## What is required
Which lines in the records below include the word "delay"? Report each of them in full.

Collected data

○ ○ ○ ○ ○ ○ ○

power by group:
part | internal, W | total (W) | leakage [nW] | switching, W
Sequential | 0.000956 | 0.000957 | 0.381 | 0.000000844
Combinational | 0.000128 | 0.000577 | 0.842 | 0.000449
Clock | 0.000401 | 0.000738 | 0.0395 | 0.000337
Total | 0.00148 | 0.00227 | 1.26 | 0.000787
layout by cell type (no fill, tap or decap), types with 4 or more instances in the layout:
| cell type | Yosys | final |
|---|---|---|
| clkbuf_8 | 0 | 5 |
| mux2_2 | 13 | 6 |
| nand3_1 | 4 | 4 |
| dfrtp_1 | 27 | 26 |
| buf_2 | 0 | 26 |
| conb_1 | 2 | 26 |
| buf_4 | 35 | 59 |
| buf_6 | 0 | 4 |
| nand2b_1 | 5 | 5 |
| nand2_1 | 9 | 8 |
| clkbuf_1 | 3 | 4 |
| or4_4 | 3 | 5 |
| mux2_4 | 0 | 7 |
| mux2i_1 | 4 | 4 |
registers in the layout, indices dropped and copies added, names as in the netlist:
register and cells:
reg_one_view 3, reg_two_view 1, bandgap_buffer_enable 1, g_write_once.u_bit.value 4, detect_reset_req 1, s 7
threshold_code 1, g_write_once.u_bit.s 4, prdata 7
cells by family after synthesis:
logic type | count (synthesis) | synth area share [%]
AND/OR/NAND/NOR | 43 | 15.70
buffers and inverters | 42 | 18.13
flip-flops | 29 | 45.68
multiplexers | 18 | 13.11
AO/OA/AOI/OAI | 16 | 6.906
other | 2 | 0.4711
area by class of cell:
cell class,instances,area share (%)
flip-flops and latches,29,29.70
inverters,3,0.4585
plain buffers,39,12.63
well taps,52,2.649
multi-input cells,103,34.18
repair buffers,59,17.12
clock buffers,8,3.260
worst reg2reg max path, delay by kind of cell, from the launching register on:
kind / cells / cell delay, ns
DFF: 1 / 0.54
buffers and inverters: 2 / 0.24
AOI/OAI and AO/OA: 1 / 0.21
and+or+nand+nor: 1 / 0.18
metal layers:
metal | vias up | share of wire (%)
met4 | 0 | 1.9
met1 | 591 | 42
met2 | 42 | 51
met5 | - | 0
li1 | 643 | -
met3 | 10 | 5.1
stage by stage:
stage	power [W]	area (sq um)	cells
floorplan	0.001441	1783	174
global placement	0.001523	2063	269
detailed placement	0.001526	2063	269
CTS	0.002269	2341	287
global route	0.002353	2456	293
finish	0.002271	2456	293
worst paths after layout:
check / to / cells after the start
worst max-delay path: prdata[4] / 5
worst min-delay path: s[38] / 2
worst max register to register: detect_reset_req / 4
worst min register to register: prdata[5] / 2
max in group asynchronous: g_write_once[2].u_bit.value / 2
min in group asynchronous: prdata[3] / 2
[src/design/path_initializing_state_top.sv]
// Purpose: data path configuration and initialization sequencer
// Assumes: host keeps its sequence; single data path state for all lanes
// Notes: flags clear on read; interrupt status clears by writing one
// Overview of operation
// - on a trigger the staged code is checked and copied to the active set only if valid.
// - init-pending bits are updated before the result status fields.
// - when the deinit condition goes false the path enters initializing.
// - while initializing the path resources are set up, then pending bits clear.
// - entry into initialized sets the state-changed flags and the interrupt.
// - reading the flag register clears the latched flags.
`timescale 1ns/100ps
module path_initializing_state_top
  import path_initializing_state_pkg::*;
(
  input wire logic clk,
  input wire logic srst,
  input wire path_initializing_state_pkg::path_initializing_state_bus_req_t bus_req,
  output logic [31:0] rdata,
  output logic irq
);
  import path_initializing_state_pkg::*;

  logic [app_w-1:0] staged_app_r [lanes];
  logic [app_w-1:0] active_app_r [lanes];
  logic [lanes-1:0] deinit_r;
  logic [lanes-1:0] pend_r;
  logic [lanes-1:0] trig_r;
  logic [1:0] status_r [lanes];
  logic [lanes-1:0] flag_r;
  logic [1:0] irq_stat_r;
  logic [1:0] irq_mask_r;
  logic [lanes-1:0] init_lanes_r;
  logic [7:0] cnt_r;
  logic cfg_stage_r;
  path_initializing_state_state_t state_r;
  logic wr_hit;
  logic rd_hit;
  logic [lanes-1:0] lane_valid;
  logic [lanes-1:0] cond_false;
  logic init_done;
  logic [1:0] irq_evt;

  assign wr_hit = bus_req.wr;
  assign rd_hit = bus_req.rd;

  always_comb begin
    for (int i = 0; i < lanes; i++) begin
      lane_valid[i] = supported_apps[staged_app_r[i]];
    end
  end

  // staged code writes, one nibble per lane
  always_ff @(posedge clk) begin
    if (srst) begin
      for (int i = 0; i < lanes; i++) begin
        staged_app_r[i] <= app_code_reset;
      end
    end else if (wr_hit && bus_req.addr == off_app_select) begin
      for (int i = 0; i < lanes; i++) begin
        staged_app_r[i] <= bus_req.wdata[i*app_w +: app_w];
      end
    end
  end

  // trigger latch held for the two-step update
  always_ff @(posedge clk) begin
    if (srst) begin
      trig_r <= '0;
      cfg_stage_r <= 1'b0;
    end else if (cfg_stage_r) begin
      cfg_stage_r <= 1'b0;
      trig_r <= '0;
    end else if (wr_hit && bus_req.addr == off_apply_trig && bus_req.wdata[lanes-1:0] != '0) begin
      trig_r <= bus_req.wdata[lanes-1:0];
      cfg_stage_r <= 1'b1;
    end
  end

  always_ff @(posedge clk) begin
    if (srst) begin
      for (int i = 0; i < lanes; i++) begin
        active_app_r[i] <= app_code_reset;
      end
    end else if (wr_hit && bus_req.addr == off_apply_trig && !cfg_stage_r) begin
      for (int i = 0; i < lanes; i++) begin
        if (bus_req.wdata[i] && lane_valid[i]) begin
          active_app_r[i] <= staged_app_r[i];
        end
      end
    end
  end

  always_ff @(posedge clk) begin
    if (srst) begin
      deinit_r <= deinit_reset;
    end else if (wr_hit && bus_req.addr == off_deinit_req) begin
      deinit_r <= bus_req.wdata[lanes-1:0];
    end
  end

  // pending clears after init
  // a trigger landing on the init_done cycle must not lose its pending bits
  always_ff @(posedge clk) begin
    if (srst) begin
      pend_r <= '0;
    end else begin
      pend_r <= (init_done ? (pend_r & ~init_lanes_r) : pend_r)
                | ((wr_hit && bus_req.addr == off_apply_trig && !cfg_stage_r) ?
                   (bus_req.wdata[lanes-1:0] & lane_valid) : '0);
    end
  end

  always_ff @(posedge clk) begin
    if (srst) begin
      for (int i = 0; i < lanes; i++) begin
        status_r[i] <= cfg_undefined;
      end
    end else if (cfg_stage_r) begin
      for (int i = 0; i < lanes; i++) begin
        if (trig_r[i]) begin
          status_r[i] <= lane_valid[i] ? cfg_accepted : cfg_rejected;
        end
      end
    end
  end

  // pending lanes whose deinit went low
  assign cond_false = pend_r & ~deinit_r;
  // fixed resource setup time stands in for analog bring-up
  assign init_done = (state_r == path_initializing_state_init_s) && (cnt_r == 8'(init_cycles - 1));

  always_ff @(posedge clk) begin
    if (srst) begin
      state_r <= path_initializing_state_deact_s;
      cnt_r <= 8'h00;
      init_lanes_r <= '0;
    end else begin
      unique case (state_r)
        path_initializing_state_deact_s, path_initializing_state_done_s: begin
          if (cond_false != '0 && !cfg_stage_r) begin
            state_r <= path_initializing_state_init_s;
            init_lanes_r <= cond_false;
            cnt_r <= 8'h00;
          end
        end
        path_initializing_state_init_s: begin
          cnt_r <= cnt_r + 8'h01;
          if (init_done) begin
            state_r <= path_initializing_state_done_s;
          end
        end
      endcase
    end
  end

  always_ff @(posedge clk) begin
    if (srst) begin
      flag_r <= '0;
    end else begin
      flag_r <= ((rd_hit && bus_req.addr == off_state_flag) ? '0 : flag_r) | (init_done ? init_lanes_r : '0);
    end
  end

  assign irq_evt = {init_done, cfg_stage_r};

  // sticky status, write one clears, set wins
  always_ff @(posedge clk) begin
    if (srst) begin
      irq_stat_r <= 2'h0;
      irq_mask_r <= mask_reset[1:0];
    end else begin
      irq_stat_r <= (irq_stat_r & ~((wr_hit && bus_req.addr == off_irq_status) ? bus_req.wdata[1:0] : 2'h0))
                    | irq_evt;
      if (wr_hit && bus_req.addr == off_irq_mask) begin
        irq_mask_r <= bus_req.wdata[1:0];
      end
    end
  end

  always_ff @(posedge clk) begin
    if (srst) begin
      irq <= 1'b0;
    end else begin
      irq <= (|(irq_stat_r & irq_mask_r)) || (|flag_r);
    end
  end

  always_ff @(posedge clk) begin
    if (srst) begin
      rdata <= 32'h0000_0000;
    end else begin
      rdata <= 32'h0000_0000;
      if (rd_hit) begin
        unique case (bus_req.addr)
          off_app_select: begin
            for (int i = 0; i < lanes; i++) rdata[i*app_w +: app_w] <= staged_app_r[i];
          end
          off_active_app: begin
            for (int i = 0; i < lanes; i++) rdata[i*app_w +: app_w] <= active_app_r[i];
          end
          off_cfg_status: begin
            for (int i = 0; i < lanes; i++) rdata[i*2 +: 2] <= status_r[i];
          end
          off_deinit_req: rdata[lanes-1:0] <= deinit_r;
          off_init_pend: rdata[lanes-1:0] <= pend_r;
          off_state_flag: rdata[lanes-1:0] <= flag_r;
          off_irq_status: rdata[1:0] <= irq_stat_r;
          off_irq_mask: rdata[1:0] <= irq_mask_r;
          off_path_state: rdata[1:0] <= state_r;
          off_supported: rdata[15:0] <= supported_apps;
          default: rdata <= 32'h0000_0000;
        endcase
      end
    end
  end
endmodule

○ ○ ○ ○ ○ ○ ○

## Answer to this task
worst reg2reg max path, delay by kind of cell, from the launching register on:
kind / cells / cell delay, ns
worst max-delay path: prdata[4] / 5
worst min-delay path: s[38] / 2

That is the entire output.